YOONGI #2

526 26 0
                                    

*zanim się poznacie cz. 3 OSTATNIA*

Nie umiałam usnąć przez zdenerwowanie wywołane zgubionym telefonem. Miałam tam wszystko, a akurat kiedy przemieszczałam się do innego kraju straciłam moje największe źródło informacji.
Zajebiście.
Z ponurym nastrojem i workami pod oczami wysiadłam po ponad dziesięciu godzinach lotu. Odebrałam moją walizkę i wyszłam z koreańskiego lotniska.
Rozejrzałam się dookoła. Właśnie tak sobie wyobrażałam obiekt moich największych marzeń. Nie umiałam się jednak z tego cieszyć skoro tak bardzo nawaliłam.
Nawet nie wiedziałam, gdzie mam się udać. Szłam pomiędzy Azjatami i zastanawiałam się, co dalej. Pierwsze rozwiązanie jakie przyszło mi do głowy to zamówienie pokoju w jakimś hotelu, więc zaczęłam takowego szukać. Musiałam jednak liczyć się z faktem, że moje pieniądze nie będą znajdowały się w moim portfelu przez wiekim i w pewnym momencie po prostu ich zabraknie. Stwierdziłam, że wybiorę najtańszy hotel, jaki znajdę, a następnego dnia pochodzę po mieście w poszukiwaniu jakiejś pracy. Byłam przygotowana jeśli chodzi o wydatki, więc nie martwiłam się o to za bardzo, ale byłam świadoma faktu, że praca przyda mi się jak najszybciej.

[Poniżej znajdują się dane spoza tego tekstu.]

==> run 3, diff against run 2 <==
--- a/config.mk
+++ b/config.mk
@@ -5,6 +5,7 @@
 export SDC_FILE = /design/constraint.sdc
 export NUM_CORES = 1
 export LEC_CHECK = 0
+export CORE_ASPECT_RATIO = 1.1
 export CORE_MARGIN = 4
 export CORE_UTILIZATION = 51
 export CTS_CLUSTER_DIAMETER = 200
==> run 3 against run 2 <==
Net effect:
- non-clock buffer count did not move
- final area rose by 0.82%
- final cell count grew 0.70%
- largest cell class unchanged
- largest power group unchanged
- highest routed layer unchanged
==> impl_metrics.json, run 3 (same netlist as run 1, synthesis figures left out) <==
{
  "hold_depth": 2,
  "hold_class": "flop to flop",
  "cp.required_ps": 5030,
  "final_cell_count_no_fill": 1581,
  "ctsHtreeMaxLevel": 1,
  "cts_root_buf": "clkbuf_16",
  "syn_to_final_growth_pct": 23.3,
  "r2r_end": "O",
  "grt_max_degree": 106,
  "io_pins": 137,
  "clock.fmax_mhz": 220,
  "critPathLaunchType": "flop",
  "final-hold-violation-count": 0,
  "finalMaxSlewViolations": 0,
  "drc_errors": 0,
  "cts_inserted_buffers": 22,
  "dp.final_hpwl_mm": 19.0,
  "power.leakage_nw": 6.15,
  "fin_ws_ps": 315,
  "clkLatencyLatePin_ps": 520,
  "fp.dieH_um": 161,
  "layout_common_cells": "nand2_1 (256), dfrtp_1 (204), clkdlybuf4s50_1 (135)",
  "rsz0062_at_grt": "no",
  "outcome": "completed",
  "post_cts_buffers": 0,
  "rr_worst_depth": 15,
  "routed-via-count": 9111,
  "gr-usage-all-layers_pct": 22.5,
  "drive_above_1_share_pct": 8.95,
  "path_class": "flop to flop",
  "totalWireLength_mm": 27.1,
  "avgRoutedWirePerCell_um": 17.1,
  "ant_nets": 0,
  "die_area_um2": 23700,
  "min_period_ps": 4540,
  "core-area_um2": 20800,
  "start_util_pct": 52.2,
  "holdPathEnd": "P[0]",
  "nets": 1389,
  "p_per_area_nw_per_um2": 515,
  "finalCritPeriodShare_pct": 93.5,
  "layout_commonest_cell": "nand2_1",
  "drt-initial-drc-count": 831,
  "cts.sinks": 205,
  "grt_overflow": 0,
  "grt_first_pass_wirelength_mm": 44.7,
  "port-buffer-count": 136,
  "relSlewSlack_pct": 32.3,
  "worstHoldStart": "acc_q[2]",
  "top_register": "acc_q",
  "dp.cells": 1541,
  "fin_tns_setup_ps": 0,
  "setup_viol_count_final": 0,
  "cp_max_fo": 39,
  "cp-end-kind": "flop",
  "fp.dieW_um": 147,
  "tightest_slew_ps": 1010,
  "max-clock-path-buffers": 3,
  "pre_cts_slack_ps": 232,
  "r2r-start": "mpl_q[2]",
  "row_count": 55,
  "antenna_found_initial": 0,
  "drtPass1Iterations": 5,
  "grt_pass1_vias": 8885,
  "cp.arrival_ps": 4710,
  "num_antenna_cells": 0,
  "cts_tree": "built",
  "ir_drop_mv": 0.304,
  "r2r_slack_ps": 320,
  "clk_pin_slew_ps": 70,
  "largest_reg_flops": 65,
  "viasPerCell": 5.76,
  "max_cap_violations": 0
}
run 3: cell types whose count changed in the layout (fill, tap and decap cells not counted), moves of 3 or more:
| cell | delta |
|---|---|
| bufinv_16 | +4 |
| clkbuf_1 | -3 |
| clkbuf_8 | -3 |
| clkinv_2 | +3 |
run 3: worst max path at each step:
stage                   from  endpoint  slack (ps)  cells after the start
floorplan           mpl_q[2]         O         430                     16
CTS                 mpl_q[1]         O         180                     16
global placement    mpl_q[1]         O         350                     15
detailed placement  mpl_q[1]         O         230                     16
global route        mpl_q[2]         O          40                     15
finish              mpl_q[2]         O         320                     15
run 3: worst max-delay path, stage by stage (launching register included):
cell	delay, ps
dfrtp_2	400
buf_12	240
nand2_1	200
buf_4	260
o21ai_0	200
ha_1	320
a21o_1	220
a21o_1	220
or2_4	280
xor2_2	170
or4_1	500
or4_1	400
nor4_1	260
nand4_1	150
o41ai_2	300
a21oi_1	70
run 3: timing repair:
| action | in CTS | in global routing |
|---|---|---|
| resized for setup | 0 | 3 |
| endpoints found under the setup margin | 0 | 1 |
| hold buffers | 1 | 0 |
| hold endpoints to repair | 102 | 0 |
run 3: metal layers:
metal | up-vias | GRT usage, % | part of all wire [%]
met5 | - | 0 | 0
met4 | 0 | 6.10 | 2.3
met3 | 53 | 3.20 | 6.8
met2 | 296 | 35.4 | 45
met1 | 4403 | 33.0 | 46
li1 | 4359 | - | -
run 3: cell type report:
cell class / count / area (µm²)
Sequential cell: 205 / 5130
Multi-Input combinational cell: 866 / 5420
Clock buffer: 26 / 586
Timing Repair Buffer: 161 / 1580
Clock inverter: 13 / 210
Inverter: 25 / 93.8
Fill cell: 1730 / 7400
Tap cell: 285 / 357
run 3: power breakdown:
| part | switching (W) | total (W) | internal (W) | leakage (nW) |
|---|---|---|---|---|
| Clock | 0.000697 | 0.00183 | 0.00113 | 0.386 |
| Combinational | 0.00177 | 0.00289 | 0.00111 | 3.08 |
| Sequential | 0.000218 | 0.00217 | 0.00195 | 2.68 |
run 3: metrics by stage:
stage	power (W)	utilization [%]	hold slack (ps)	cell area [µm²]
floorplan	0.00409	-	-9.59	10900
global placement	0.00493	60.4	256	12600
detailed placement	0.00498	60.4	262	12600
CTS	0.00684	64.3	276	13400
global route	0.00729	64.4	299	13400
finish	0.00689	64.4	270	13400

Po nocy spędzonej w zimnym pokoju, który był częścią hotelu obsługiwanego przez niezwykle nieprzyjemnych ludzi dostałam kataru. Kichałam przez cały czas szykowania się, a kiedy zeszłam do recepcji w celu zapłacenia za kolejną dobę prawie nakichałam na kobietę za ladą. Spojrzała na mnie ze ściągniętymi ustami i po wstukaniu czegoś na komputerze przyjęła ode mnie zapłatę.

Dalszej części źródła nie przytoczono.